Entonces éste, sin esperar la llegada de nuestras fuerzas, sin esperar ni un minuto, sin avisar a nadie, dejó caer su pistola automática y dos cargadores llenos a su lado y salió corriendo tras su familia. Consiguió introducirse en la columna como un civil cualquiera y, azotando una vez más a aquel caballo desde el pescante de aquel carro, marchó nuevamente hacia el oeste, desde Pochet a Slutsk, muy convencido de lo acertado de su nueva decisión.
Cuando Nerzhin oyó esto, tomó su cabeza con ambas manos y se hamacó hacia adelante y hacia atrás, asombrado. Ya no entendía más nada. Pero como no le correspondía educar a Spiridon sino que efectuar un experimento de carácter social, no le reprochó nada. En vez, le preguntó: "¿Y después, Danilich?"
¿Después qué? Podía, por supuesto, haber vuelto a los bosques y lo hizo una vez, pero tuyo un encuentro desagradable con unos bandidos y apenas pudo salvar a su hija de sus manos. De modo que se dejó llevar por el impulso del torrente humano. Empezó a sospechar de que nuestros hombres no le creerían, que más bien recordarían su negativa de un principio a combatir al lado de los guerrilleros y su reciente deserción.
Además, no tenía otra alternativa que seguir avanzando hasta llegar a Slutsk. Allí se los colocó a bordo de un tren para la región del Rhin y se les dio cupones para conseguir comida. Al principio corrió el rumor de que no llevarían a los menores de edad y Spiridon ya estaba pensando de qué manera podía escabullirse, pero después que los llevaran a todos, así que, abandonando él caballo y el carro, partieron. Cerca de Maguncia, él y sus hijos fueron destinados a una fábrica y a su mujer y a su hija se las alojó en granjas alemanas donde debían trabajar.

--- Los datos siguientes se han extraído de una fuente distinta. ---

===== src/rtl/seq_stage_controller.sv =====
// Multi-cycle stage sequencer for the Y86-64 SEQ datapath: stage enables, icode latch, memory wait/timeout, status.
// Optional build macro SEQ_SINGLE_STEP_EN: return to IDLE after each PCUPD so each start runs one instruction.
module seq_stage_controller #(
  parameter int MEM_TIMEOUT = 15,
  parameter int CNT_W       = 16
) (
  input  logic             clk,
  input  logic             rst,
  input  logic             start,
  input  logic [3:0]       icode,
  input  logic             imem_error,
  input  logic             dmem_error,
  input  logic             mem_ready,
  output logic             f_en,
  output logic             d_en,
  output logic             e_en,
  output logic             m_req,
  output logic             w_en,
  output logic             pc_en,
  output logic [2:0]       cur_state,
  output logic [2:0]       stat,
  output logic             busy,
  output logic [CNT_W-1:0] instr_count
);

  typedef enum logic [2:0] {
    S_IDLE    = 3'd0,
    S_FETCH   = 3'd1,
    S_DECODE  = 3'd2,
    S_EXECUTE = 3'd3,
    S_MEMORY  = 3'd4,
    S_WRBACK  = 3'd5,
    S_PCUPD   = 3'd6,
    S_HALT    = 3'd7
  } state_t;

  localparam logic [2:0] STAT_AOK = 3'd1;
  localparam logic [2:0] STAT_HLT = 3'd2;
  localparam logic [2:0] STAT_ADR = 3'd3;
  localparam logic [2:0] STAT_INS = 3'd4;
  localparam logic [7:0] WAIT_LAST = 8'(MEM_TIMEOUT - 1);

  state_t     state, state_nx;
  logic [2:0] stat_nx;
  logic [7:0] wait_cnt, wait_nx;
  logic [3:0] icode_q, icode_nx;
  logic       retire;
  logic       is_mem_op;
  logic       writes_reg;

  assign is_mem_op  = icode_q inside {4'h4, 4'h5, 4'h8, 4'h9, 4'hA, 4'hB};
  assign writes_reg = icode_q inside {4'h2, 4'h3, 4'h5, 4'h6, 4'h8, 4'h9, 4'hA, 4'hB};

  // NOTE: non-blocking assignments here so every register samples pre-edge values of the others.
  always_ff @(posedge clk) begin
    if (rst) begin
      state       <= S_IDLE;
      stat        <= STAT_AOK;
      wait_cnt    <= 8'd0;
      icode_q     <= 4'h0;
      instr_count <= '0;
    end else begin
      state    <= state_nx;
      stat     <= stat_nx;
      wait_cnt <= wait_nx;
      icode_q  <= icode_nx;
      if (retire && !(&instr_count))
        instr_count <= instr_count + CNT_W'(1);
    end
  end

  // NOTE: every output of this block gets a default first, otherwise unassigned paths infer latches.
  always_comb begin
    state_nx = state;
    stat_nx  = stat;
    wait_nx  = wait_cnt;
    icode_nx = icode_q;
    retire   = 1'b0;
    case (state)
      S_IDLE:    if (start) state_nx = S_FETCH;
      S_FETCH: begin
        icode_nx = icode;
        if (imem_error) begin
          state_nx = S_HALT;
          stat_nx  = STAT_ADR;
        end else if (icode > 4'hB) begin
          state_nx = S_HALT;
          stat_nx  = STAT_INS;
        end else if (icode == 4'h0) begin
          state_nx = S_HALT;
          stat_nx  = STAT_HLT;
        end else begin
          state_nx = S_DECODE;
        end
      end
      S_DECODE:  state_nx = S_EXECUTE;
      S_EXECUTE: begin
        if (is_mem_op) begin
          state_nx = S_MEMORY;
          wait_nx  = 8'd0;
        end else begin
          state_nx = S_WRBACK;
        end
      end
      S_MEMORY: begin
        // Ready is checked before the timeout so a late completion still succeeds.
        if (mem_ready) begin
          if (dmem_error) begin
            state_nx = S_HALT;
            stat_nx  = STAT_ADR;
          end else begin
            state_nx = S_WRBACK;
          end
        end else if (wait_cnt == WAIT_LAST) begin
          state_nx = S_HALT;
          stat_nx  = STAT_ADR;
        end else begin
          wait_nx = wait_cnt + 8'd1;
        end
      end
      S_WRBACK:  state_nx = S_PCUPD;
      S_PCUPD: begin
        retire = 1'b1;
`ifdef SEQ_SINGLE_STEP_EN
        state_nx = S_IDLE;
`else
        state_nx = S_FETCH;
`endif
      end
      S_HALT:    state_nx = S_HALT;
      default:   state_nx = S_IDLE;
    endcase
  end

  assign f_en      = (state == S_FETCH);
  assign d_en      = (state == S_DECODE);
  assign e_en      = (state == S_EXECUTE);
  assign m_req     = (state == S_MEMORY);
  assign w_en      = (state == S_WRBACK) && writes_reg;
  assign pc_en     = (state == S_PCUPD);
  assign busy      = (state != S_IDLE) && (state != S_HALT);
  assign cur_state = state;

endmodule


===== config.mk =====
export PLATFORM = sky130hd
export DESIGN_NAME = seq_stage_controller
export DESIGN_NICKNAME = d
export VERILOG_FILES = /design/src/rtl/seq_stage_controller.sv
export SDC_FILE = /design/constraint.sdc
export NUM_CORES = 1
export LEC_CHECK = 0
export CAP_MARGIN = 20
export CELL_PAD_IN_SITES_DETAIL_PLACEMENT = 1
export CELL_PAD_IN_SITES_GLOBAL_PLACEMENT = 2
export CORE_UTILIZATION = 29
export DETAILED_ROUTE_END_ITERATION = 10
export HOLD_SLACK_MARGIN = 0.15
export PLACE_DENSITY_LB_ADDON = 0.12
export SETUP_SLACK_MARGIN = 0.15
export SLEW_MARGIN = 10
export SYNTH_ARGS = -nofsm -noshare
export SYNTH_HDL_FRONTEND = slang
export SYNTH_SLANG_ARGS = --single-unit

===== constraint.sdc =====
create_clock -name clk -period 2.22 [get_ports clk]
set_input_delay 0.555 -clock clk [delete_from_list [all_inputs] [get_ports clk]]
set_output_delay 0.555 -clock clk [all_outputs]
set_load 0.01 [all_outputs]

Una vez un capataz alemán golpeó al hijo menor de Spiridon. Éste, sin reflexionar, le saltó encima, hacha en mano. Las leyes del Tercer Reich, las leyes ordinarias, en época de paz, castigaban ese delito con el fusilamiento. Pero el capataz, en guardia, se acercó al rebelde y le dijo: "Yo también soy padre, lo comprendo perfectamente.". No pasó informe sobre el incidente. Spiridon se enteró más tarde que, esa misma mañana, el capataz había recibido la noticia de la muerte de su hijo en el frente ruso.